Abstract

By implanting the first IOL in 1949 Ridley's intention was to replace the opaque crystalline lens with a "lenticulus" exactly the size and the shape of the natural lens in the same physiological location in the posterior chamber. Still not resolved at that time was the fixation of the "pseudophakos" following intracapsular cataract extraction and the centration on the posterior capsule or, respectively, on residues of the anterior capsule following extracapsular cataract surgery. We describe the first attempts in 1954 of fixating a posterior chamber IOL following intracapsular extraction using a suture technique. Selective literature research via PubMed was undertaken and additional literature retrieved by a manual search was included. The conventional opinion that suture fixation of intraocular lenses was carried out since the 1980s and that Pearce in 1975 and Shearing in 1977 solved this problem by using haptics made of polypropylene is not quite correct: In 1954, by using a thin wire anchored in the IOL material, the British ophthalmologist, T. G. W. Parry, managed the first suture fixation of a Ridley IOL in the posterior chamber.
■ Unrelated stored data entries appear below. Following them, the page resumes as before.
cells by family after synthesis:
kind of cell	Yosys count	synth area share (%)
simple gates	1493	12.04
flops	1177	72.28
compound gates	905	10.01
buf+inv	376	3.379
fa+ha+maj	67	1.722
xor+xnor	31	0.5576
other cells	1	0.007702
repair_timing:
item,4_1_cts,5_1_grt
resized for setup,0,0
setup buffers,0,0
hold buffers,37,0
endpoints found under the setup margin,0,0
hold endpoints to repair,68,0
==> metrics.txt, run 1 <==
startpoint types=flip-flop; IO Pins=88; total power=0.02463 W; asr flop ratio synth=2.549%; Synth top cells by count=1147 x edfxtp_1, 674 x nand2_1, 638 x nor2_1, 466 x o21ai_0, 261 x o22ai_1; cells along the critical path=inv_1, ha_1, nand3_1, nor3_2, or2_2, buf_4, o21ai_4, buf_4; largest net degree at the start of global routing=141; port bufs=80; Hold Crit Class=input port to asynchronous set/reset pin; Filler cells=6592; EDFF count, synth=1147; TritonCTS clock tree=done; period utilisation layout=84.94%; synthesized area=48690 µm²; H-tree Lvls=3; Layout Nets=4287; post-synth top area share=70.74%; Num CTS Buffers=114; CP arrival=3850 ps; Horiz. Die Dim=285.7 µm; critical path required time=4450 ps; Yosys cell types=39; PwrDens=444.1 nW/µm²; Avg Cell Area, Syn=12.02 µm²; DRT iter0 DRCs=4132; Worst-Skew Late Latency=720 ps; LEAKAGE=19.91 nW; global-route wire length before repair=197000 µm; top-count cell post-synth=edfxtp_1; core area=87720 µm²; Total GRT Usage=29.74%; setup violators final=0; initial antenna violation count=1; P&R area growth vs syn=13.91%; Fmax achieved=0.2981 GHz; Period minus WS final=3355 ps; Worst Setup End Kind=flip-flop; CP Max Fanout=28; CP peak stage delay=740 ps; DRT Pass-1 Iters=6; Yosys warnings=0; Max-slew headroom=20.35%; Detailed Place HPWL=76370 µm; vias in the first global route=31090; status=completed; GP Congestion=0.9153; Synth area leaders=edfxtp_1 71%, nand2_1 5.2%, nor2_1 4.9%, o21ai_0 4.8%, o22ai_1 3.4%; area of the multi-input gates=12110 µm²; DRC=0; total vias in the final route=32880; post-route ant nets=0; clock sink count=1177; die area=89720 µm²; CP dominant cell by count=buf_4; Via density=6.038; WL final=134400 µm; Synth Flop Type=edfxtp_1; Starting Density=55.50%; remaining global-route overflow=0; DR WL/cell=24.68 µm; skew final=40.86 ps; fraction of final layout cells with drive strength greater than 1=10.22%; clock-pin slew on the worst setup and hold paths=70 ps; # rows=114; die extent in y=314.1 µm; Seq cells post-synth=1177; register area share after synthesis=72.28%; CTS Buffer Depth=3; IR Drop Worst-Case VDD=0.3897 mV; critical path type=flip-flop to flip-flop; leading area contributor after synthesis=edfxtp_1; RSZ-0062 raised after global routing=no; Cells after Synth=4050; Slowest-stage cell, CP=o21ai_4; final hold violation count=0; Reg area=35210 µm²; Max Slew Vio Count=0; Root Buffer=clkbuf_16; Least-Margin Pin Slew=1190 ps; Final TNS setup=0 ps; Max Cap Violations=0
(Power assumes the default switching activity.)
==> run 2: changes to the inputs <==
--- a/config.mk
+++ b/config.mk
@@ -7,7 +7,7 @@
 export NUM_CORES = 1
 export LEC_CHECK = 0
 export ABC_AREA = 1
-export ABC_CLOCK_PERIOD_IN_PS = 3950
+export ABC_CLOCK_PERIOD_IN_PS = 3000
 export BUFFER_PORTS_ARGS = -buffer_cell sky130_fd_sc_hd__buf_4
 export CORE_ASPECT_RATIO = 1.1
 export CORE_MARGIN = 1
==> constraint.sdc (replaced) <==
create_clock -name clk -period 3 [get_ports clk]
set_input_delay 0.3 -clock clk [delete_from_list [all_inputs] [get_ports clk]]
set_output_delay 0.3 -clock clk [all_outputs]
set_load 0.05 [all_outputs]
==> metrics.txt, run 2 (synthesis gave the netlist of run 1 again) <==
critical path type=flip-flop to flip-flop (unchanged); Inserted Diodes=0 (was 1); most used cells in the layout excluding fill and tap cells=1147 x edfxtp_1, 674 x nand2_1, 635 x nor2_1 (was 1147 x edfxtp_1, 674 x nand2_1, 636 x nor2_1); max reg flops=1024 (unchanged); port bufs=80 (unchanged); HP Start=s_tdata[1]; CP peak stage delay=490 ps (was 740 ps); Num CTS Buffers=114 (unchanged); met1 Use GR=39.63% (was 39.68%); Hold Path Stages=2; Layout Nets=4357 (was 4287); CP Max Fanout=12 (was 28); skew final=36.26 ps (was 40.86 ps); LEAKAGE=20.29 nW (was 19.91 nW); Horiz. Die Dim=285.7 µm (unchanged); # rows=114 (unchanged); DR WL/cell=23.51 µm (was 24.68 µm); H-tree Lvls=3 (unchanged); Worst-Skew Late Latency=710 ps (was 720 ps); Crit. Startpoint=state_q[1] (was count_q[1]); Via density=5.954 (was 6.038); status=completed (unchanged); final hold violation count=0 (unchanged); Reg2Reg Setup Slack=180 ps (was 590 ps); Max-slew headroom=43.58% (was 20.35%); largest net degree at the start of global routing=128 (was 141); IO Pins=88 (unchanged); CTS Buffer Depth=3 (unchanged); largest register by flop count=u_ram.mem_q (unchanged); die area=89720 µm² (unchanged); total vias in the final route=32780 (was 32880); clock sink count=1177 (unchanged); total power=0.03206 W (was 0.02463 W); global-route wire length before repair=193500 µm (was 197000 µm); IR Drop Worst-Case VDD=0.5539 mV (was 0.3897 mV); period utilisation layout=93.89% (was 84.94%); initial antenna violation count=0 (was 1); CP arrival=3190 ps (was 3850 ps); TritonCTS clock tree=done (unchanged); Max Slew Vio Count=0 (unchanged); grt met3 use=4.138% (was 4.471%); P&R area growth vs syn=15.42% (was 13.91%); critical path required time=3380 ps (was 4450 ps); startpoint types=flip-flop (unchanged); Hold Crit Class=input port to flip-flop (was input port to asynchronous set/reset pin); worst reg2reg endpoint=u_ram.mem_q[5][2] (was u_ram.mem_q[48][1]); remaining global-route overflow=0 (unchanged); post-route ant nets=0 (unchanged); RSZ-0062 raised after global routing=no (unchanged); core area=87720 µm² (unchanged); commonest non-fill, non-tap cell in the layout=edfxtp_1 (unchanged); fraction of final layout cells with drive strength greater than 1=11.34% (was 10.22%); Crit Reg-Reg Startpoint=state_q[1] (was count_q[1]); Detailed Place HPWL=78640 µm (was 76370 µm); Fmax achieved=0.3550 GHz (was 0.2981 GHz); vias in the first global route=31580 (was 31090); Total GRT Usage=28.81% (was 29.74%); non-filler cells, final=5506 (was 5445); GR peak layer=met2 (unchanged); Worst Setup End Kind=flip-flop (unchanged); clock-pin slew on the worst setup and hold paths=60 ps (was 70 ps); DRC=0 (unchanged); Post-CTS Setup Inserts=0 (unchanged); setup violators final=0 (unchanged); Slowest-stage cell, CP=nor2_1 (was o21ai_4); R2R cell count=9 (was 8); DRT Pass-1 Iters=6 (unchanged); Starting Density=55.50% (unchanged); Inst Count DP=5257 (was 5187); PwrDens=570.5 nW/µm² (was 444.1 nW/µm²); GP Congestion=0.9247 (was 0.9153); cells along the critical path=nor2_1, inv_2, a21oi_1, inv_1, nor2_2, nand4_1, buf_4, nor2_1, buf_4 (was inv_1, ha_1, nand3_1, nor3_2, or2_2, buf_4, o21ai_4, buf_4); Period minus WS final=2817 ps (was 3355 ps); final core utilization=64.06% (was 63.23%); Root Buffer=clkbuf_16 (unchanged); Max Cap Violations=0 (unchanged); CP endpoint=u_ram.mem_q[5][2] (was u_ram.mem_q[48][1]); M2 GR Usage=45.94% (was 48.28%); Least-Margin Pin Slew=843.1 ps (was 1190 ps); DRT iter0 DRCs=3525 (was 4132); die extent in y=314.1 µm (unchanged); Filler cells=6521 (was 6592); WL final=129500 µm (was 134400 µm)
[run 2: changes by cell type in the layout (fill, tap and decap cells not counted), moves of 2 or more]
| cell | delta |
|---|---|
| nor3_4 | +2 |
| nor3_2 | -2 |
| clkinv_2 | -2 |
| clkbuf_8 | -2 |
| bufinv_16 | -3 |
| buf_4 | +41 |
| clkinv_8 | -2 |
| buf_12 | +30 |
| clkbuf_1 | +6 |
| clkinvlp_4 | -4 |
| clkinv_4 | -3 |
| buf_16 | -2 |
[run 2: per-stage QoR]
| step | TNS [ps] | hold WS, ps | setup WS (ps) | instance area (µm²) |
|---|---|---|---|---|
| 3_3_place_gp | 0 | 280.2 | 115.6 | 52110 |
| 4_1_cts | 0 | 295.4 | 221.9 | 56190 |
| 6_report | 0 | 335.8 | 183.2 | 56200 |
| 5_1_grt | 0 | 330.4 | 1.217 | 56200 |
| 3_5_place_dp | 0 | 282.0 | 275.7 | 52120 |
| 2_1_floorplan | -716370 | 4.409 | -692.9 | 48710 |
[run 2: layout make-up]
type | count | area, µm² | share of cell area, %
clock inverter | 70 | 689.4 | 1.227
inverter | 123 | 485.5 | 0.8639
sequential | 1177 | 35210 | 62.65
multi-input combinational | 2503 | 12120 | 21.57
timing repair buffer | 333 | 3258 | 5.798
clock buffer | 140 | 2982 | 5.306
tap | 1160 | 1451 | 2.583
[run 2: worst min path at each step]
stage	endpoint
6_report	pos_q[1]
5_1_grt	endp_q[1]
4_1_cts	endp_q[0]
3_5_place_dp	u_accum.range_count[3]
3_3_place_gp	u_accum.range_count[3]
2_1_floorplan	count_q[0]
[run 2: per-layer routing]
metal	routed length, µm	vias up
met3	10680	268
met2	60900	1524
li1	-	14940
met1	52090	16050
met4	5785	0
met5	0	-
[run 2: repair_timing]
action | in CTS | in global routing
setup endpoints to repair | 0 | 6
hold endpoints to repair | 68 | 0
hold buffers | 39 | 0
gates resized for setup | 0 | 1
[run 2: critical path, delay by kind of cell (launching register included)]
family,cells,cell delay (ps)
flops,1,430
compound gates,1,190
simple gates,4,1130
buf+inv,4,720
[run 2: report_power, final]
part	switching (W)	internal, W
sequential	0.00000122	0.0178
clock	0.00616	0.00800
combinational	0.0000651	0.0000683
<file path="config.mk">
export PLATFORM = sky130hd
export DESIGN_NAME = tmq_front
export DESIGN_NICKNAME = d
export VERILOG_FILES = /design/src/rtl/core/tmq_pkg.sv /design/src/rtl/core/tmq_front.sv
export SDC_FILE = /design/constraint.sdc
export NUM_CORES = 1
export LEC_CHECK = 0
export BUFFER_PORTS_ARGS = -buffer_cell sky130_fd_sc_hd__buf_2
export CORE_ASPECT_RATIO = 2
export CORE_UTILIZATION = 45
export DETAILED_ROUTE_END_ITERATION = 8
export PLACE_DENSITY = 0.8
export SKIP_LAST_GASP = 1
export SYNTH_ARGS = -nofsm -noshare
export SYNTH_HDL_FRONTEND = slang
export SYNTH_SLANG_ARGS = --single-unit
</file>
<file path="constraint.sdc">
create_clock -name clk -period 2.24 [get_ports clk]
set_input_delay 0.112 -clock clk [delete_from_list [all_inputs] [get_ports clk]]
set_output_delay 0.112 -clock clk [all_outputs]
set_load 0.03 [all_outputs]
</file>
## src/rtl/frame_receiver_double_buffer_macros.svh

```systemverilog
// ----------------------------------------------------------------------------
// Assertion macros for the frame receiver
// Clocked same-cycle and next-cycle implication checks, disabled in reset.
// ----------------------------------------------------------------------------
`ifndef FRAME_RECEIVER_DOUBLE_BUFFER_MACROS_SVH
`define FRAME_RECEIVER_DOUBLE_BUFFER_MACROS_SVH

// same-cycle implication
`define FRB_ASSERT_IMPL(label, clk, rst_n, ante, cons, msg) \
  label: assert property (@(posedge clk) disable iff (!rst_n) (ante) |-> (cons)) \
    else $error(msg);

// next-cycle implication
`define FRB_ASSERT_NEXT(label, clk, rst_n, ante, cons, msg) \
  label: assert property (@(posedge clk) disable iff (!rst_n) (ante) |=> (cons)) \
    else $error(msg);

`endif

```

## src/rtl/frb_pkg.sv

```systemverilog
// ----------------------------------------------------------------------------
// Frame receiver package
// Result codes, result item type and fixed constants shared by all modules.
// ----------------------------------------------------------------------------
package frb_pkg;

  // result event codes
  typedef enum logic [2:0] {
    EV_IGNORED  = 3'd0,
    EV_ACCEPTED = 3'd1,
    EV_GOOD     = 3'd2,
    EV_BADSUM   = 3'd3,
    EV_OVERFLOW = 3'd4,
    EV_READ     = 3'd5
  } event_t;

  // one result item
  typedef struct packed {
    event_t      ev;
    logic [6:0]  flen;
    logic        dhalf;
    logic [7:0]  rdata;
  } result_t;

  localparam logic [7:0] GOOD_SUM    = 8'hFF;
  localparam logic [7:0] DELIM_RESET = 8'h7E;

  // output queue
  localparam int QUEUE_DEPTH = 3;
  localparam int QPTR_W      = 2;
  localparam int QCNT_W      = 2;

endpackage

```

## src/rtl/frb_core.sv

```systemverilog
// ----------------------------------------------------------------------------
// Frame receiver core
// Delimiter hunt, length and checksum tracking, frame buffer memory and the
// result stage that joins the registered memory read data.
// ----------------------------------------------------------------------------
`include "frame_receiver_double_buffer_macros.svh"

module frb_core import frb_pkg::*; #(
  parameter int BUFFER_BYTES = 128
) (
  input  logic          clk,
  input  logic          rst_n,
  input  logic          cfg_wr_en,
  input  logic [7:0]    cfg_wr_data,
  input  logic          in_valid,
  output logic          in_ready,
  input  logic          in_action,
  input  logic [7:0]    in_rx_byte,
  input  logic          in_read_half,
  input  logic [6:0]    in_read_offset,
  input  logic          room,
  output logic          push_vld,
  output result_t       push_item
);

  localparam int OFF_W  = $clog2(BUFFER_BYTES);
  localparam int ADDR_W = OFF_W + 1;
  localparam int CNT_W  = $clog2(BUFFER_BYTES + 1);
  localparam logic [CNT_W-1:0] CNT_LEN_HI = CNT_W'(1);
  localparam logic [CNT_W-1:0] CNT_LEN_LO = CNT_W'(2);
  localparam logic [CNT_W-1:0] CNT_DATA   = CNT_W'(3);
  localparam logic [16:0] BUF_LIMIT  = 17'(BUFFER_BYTES);
  localparam logic [15:0] OFF_LIMIT  = 16'(BUFFER_BYTES);

  // frame buffer, two halves
  logic [7:0] mem [2**ADDR_W];
  logic [7:0] mem_rd_r;

  // receive state
  logic [7:0]       delim_r;
  logic             fill_half_r, fill_half_nxt;
  logic [CNT_W-1:0] cnt_r, cnt_nxt;
  logic [15:0]      len_r, len_nxt;
  logic [7:0]       sum_r, sum_nxt;

  // result stage
  logic        s1_vld_r;
  event_t      s1_ev_r, s1_ev_nxt;
  logic [6:0]  s1_flen_r, s1_flen_nxt;
  logic        s1_dhalf_r, s1_dhalf_nxt;
  logic        s1_rd_r, s1_rd_nxt;

  logic              acc;
  logic              mem_we;
  logic              mem_re;
  logic [ADDR_W-1:0] wr_addr;
  logic [ADDR_W-1:0] rd_addr;
  logic [15:0]       len_full;
  logic [16:0]       len_end;
  logic [CNT_W-1:0]  cnt_inc;
  logic [7:0]        sum_add;

  assign in_ready = room;
  assign acc      = in_valid & in_ready;

  // addresses; writes always land below BUFFER_BYTES within the half
  assign wr_addr  = {fill_half_r, cnt_r[OFF_W-1:0]};
  assign rd_addr  = {in_read_half, OFF_W'(in_read_offset)};
  assign len_full = {len_r[15:8], in_rx_byte};
  assign len_end  = {1'b0, len_r} + 17'd4;
  assign cnt_inc  = cnt_r + CNT_W'(1);
  assign sum_add  = sum_r + in_rx_byte;

  // parser next state and result fields
  always_comb begin
    fill_half_nxt = fill_half_r;
    cnt_nxt       = cnt_r;
    len_nxt       = len_r;
    sum_nxt       = sum_r;
    s1_ev_nxt     = EV_ACCEPTED;
    s1_flen_nxt   = '0;
    s1_dhalf_nxt  = 1'b0;
    s1_rd_nxt     = 1'b0;
    mem_we        = 1'b0;
    mem_re        = 1'b0;
    if (in_action) begin
      s1_ev_nxt = EV_READ;
      s1_rd_nxt = 16'(in_read_offset) < OFF_LIMIT;
      mem_re    = acc;
    end else if (cnt_r == '0) begin
      if (in_rx_byte != delim_r) begin
        s1_ev_nxt = EV_IGNORED;
      end else begin
        mem_we  = acc;
        cnt_nxt = CNT_LEN_HI;
        sum_nxt = '0;
      end
    end else if (cnt_r == CNT_LEN_HI) begin
      mem_we  = acc;
      len_nxt = {in_rx_byte, 8'h00};
      cnt_nxt = CNT_LEN_LO;
    end else if (cnt_r == CNT_LEN_LO) begin
      mem_we  = acc;
      len_nxt = len_full;
      if (({1'b0, len_full} + 17'd4) > BUF_LIMIT) begin
        s1_ev_nxt = EV_OVERFLOW;
        cnt_nxt   = '0;
      end else begin
        cnt_nxt = CNT_DATA;
        sum_nxt = '0;
      end
    end else begin
      mem_we  = acc;
      sum_nxt = sum_add;
      cnt_nxt = cnt_inc;
      if (17'(cnt_inc) >= len_end) begin
        if (sum_add == GOOD_SUM) begin
          s1_ev_nxt     = EV_GOOD;
          s1_flen_nxt   = len_r[6:0];
          s1_dhalf_nxt  = fill_half_r;
          fill_half_nxt = ~fill_half_r;
        end else begin
          s1_ev_nxt = EV_BADSUM;
        end
        cnt_nxt = '0;
        sum_nxt = '0;
      end
    end
  end

  // delimiter register
  always_ff @(posedge clk) begin
    if (!rst_n) begin
      delim_r <= DELIM_RESET;
    end else if (cfg_wr_en) begin
      delim_r <= cfg_wr_data;
    end
  end

  // receive state, advances on each accepted item
  always_ff @(posedge clk) begin
    if (!rst_n) begin
      fill_half_r <= 1'b0;
      cnt_r       <= '0;
      len_r       <= '0;
      sum_r       <= '0;
    end else if (acc) begin
      fill_half_r <= fill_half_nxt;
      cnt_r       <= cnt_nxt;
      len_r       <= len_nxt;
      sum_r       <= sum_nxt;
    end
  end

  // one item per edge: a read never meets a write to memory in the same
  // cycle, so stored data is always current
  always_ff @(posedge clk) begin
    if (mem_we) begin
      mem[wr_addr] <= in_rx_byte;
    end
    if (mem_re) begin
      mem_rd_r <= mem[rd_addr];
    end
  end

  // result stage
  always_ff @(posedge clk) begin
    if (!rst_n) begin
      s1_vld_r <= 1'b0;
    end else begin
      s1_vld_r <= acc;
    end
  end

  always_ff @(posedge clk) begin
    if (acc) begin
      s1_ev_r    <= s1_ev_nxt;
      s1_flen_r  <= s1_flen_nxt;
      s1_dhalf_r <= s1_dhalf_nxt;
      s1_rd_r    <= s1_rd_nxt;
    end
  end

  assign push_vld        = s1_vld_r;
  assign push_item.ev    = s1_ev_r;
  assign push_item.flen  = s1_flen_r;
  assign push_item.dhalf = s1_dhalf_r;
  assign push_item.rdata = s1_rd_r ? mem_rd_r : 8'h00;

  // checks
  `FRB_ASSERT_IMPL(a_good_swaps_half, clk, rst_n, s1_vld_r && (s1_ev_r == EV_GOOD), fill_half_r != s1_dhalf_r, "good frame did not swap buffer halves")
  `FRB_ASSERT_IMPL(a_cnt_in_frame, clk, rst_n, cnt_r >= CNT_DATA, 17'(cnt_r) < len_end, "byte count ran past frame end")
  `FRB_ASSERT_NEXT(a_result_follows, clk, rst_n, acc, s1_vld_r, "accepted item gave no result")

endmodule

```

## src/rtl/frb_outq.sv

```systemverilog
// ----------------------------------------------------------------------------
// Frame receiver result queue
// Three-entry register queue that decouples the result stage from the
// output handshake; reports room for one more item from registers only.
// ----------------------------------------------------------------------------
`include "frame_receiver_double_buffer_macros.svh"

module frb_outq import frb_pkg::*; (
  input  logic     clk,
  input  logic     rst_n,
  input  logic     push_vld,
  input  result_t  push_item,
  output logic     room,
  output logic     out_valid,
  input  logic     out_ready,
  output result_t  head
);

  result_t           q_r [QUEUE_DEPTH];
  logic [QPTR_W-1:0] wr_ptr_r, wr_ptr_nxt;
  logic [QPTR_W-1:0] rd_ptr_r, rd_ptr_nxt;
  logic [QCNT_W-1:0] cnt_r, cnt_nxt;
  logic              pop;

  assign out_valid = cnt_r != '0;
  assign head      = q_r[rd_ptr_r];
  assign pop       = out_valid & out_ready;

  // room for an item accepted now, counting the one in the result stage
  assign room = ({1'b0, cnt_r} + {2'b00, push_vld}) < 3'(QUEUE_DEPTH);

  // pointers and count
  always_comb begin
    wr_ptr_nxt = wr_ptr_r;
    rd_ptr_nxt = rd_ptr_r;
    if (push_vld) begin
      wr_ptr_nxt = (wr_ptr_r == QPTR_W'(QUEUE_DEPTH - 1)) ? '0 : wr_ptr_r + QPTR_W'(1);
    end
    if (pop) begin
      rd_ptr_nxt = (rd_ptr_r == QPTR_W'(QUEUE_DEPTH - 1)) ? '0 : rd_ptr_r + QPTR_W'(1);
    end
    cnt_nxt = cnt_r + QCNT_W'(push_vld) - QCNT_W'(pop);
  end

  always_ff @(posedge clk) begin
    if (!rst_n) begin
      wr_ptr_r <= '0;
      rd_ptr_r <= '0;
      cnt_r    <= '0;
    end else begin
      wr_ptr_r <= wr_ptr_nxt;
      rd_ptr_r <= rd_ptr_nxt;
      cnt_r    <= cnt_nxt;
    end
  end

  // entry storage
  always_ff @(posedge clk) begin
    if (push_vld) begin
      q_r[wr_ptr_r] <= push_item;
    end
  end

  // checks
  `FRB_ASSERT_IMPL(a_no_push_when_full, clk, rst_n, push_vld && !pop, cnt_r != QCNT_W'(QUEUE_DEPTH), "result pushed into full queue")
  `FRB_ASSERT_NEXT(a_cnt_tracks, clk, rst_n, 1'b1, cnt_r == ($past(cnt_r) + QCNT_W'($past(push_vld)) - QCNT_W'($past(pop))), "queue count out of step")
  `FRB_ASSERT_NEXT(a_valid_held, clk, rst_n, out_valid && !out_ready, out_valid, "out_valid dropped before accept")

endmodule

```

## src/rtl/frame_receiver_double_buffer.sv

```systemverilog
// ----------------------------------------------------------------------------
// Frame receiver with double buffer
// Length-prefixed serial frame receiver with checksum and swapped halves.
// ----------------------------------------------------------------------------
// Takes one item per clock: either a received byte or a read of one stored
// byte. A frame opens with the start delimiter, carries a 16-bit big-endian
// length, then payload and a checksum byte; the 8-bit sum from offset 3
// through the checksum must be 0xFF. Good frames are reported with their
// half and filling moves to the other half; frames whose length plus four
// exceeds BUFFER_BYTES are dropped when the length completes. Every item
// yields exactly one result, carried through the registered result stage
// (joined with the registered frame memory read) and then the result queue.
// Sustained rate is one item per cycle; in_ready drops only when the
// three-entry result queue is backed up by out_ready.
module frame_receiver_double_buffer import frb_pkg::*; #(
  parameter int BUFFER_BYTES = 128
) (
  input  logic        clk,
  input  logic        rst_n,
  input  logic        cfg_wr_en,
  input  logic [7:0]  cfg_wr_data,
  input  logic        in_valid,
  output logic        in_ready,
  input  logic        in_action,
  input  logic [7:0]  in_rx_byte,
  input  logic        in_read_half,
  input  logic [6:0]  in_read_offset,
  output logic        out_valid,
  input  logic        out_ready,
  output logic [2:0]  out_event_res,
  output logic [6:0]  out_frame_length,
  output logic        out_done_half,
  output logic [7:0]  out_read_data
);

  logic    room;
  logic    push_vld;
  result_t push_item;
  result_t head;

  // receive path and frame memory
  frb_core #(
    .BUFFER_BYTES (BUFFER_BYTES)
  ) u_core (
    .clk            (clk),
    .rst_n          (rst_n),
    .cfg_wr_en      (cfg_wr_en),
    .cfg_wr_data    (cfg_wr_data),
    .in_valid       (in_valid),
    .in_ready       (in_ready),
    .in_action      (in_action),
    .in_rx_byte     (in_rx_byte),
    .in_read_half   (in_read_half),
    .in_read_offset (in_read_offset),
    .room           (room),
    .push_vld       (push_vld),
    .push_item      (push_item)
  );

  // result queue
  frb_outq u_outq (
    .clk       (clk),
    .rst_n     (rst_n),
    .push_vld  (push_vld),
    .push_item (push_item),
    .room      (room),
    .out_valid (out_valid),
    .out_ready (out_ready),
    .head      (head)
  );

  assign out_event_res    = head.ev;
  assign out_frame_length = head.flen;
  assign out_done_half    = head.dhalf;
  assign out_read_data    = head.rdata;

endmodule

```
This remarkable medical historical innovation was however overshadowed by the rapid development of intraocular lenses, from iris-fixated lenses ("collar stud": Epstein 1954, "iris-clip": Binkhorst 1959), anterior chamber lenses (Baron 1952, Strampelli 1953) to three-piece lenses for capsular bag fixation by Pierce and Shearing in the 1970s. However it becomes obvious that already in the 1950s it was possible to correct aphakia in cases with inadequate capsular support.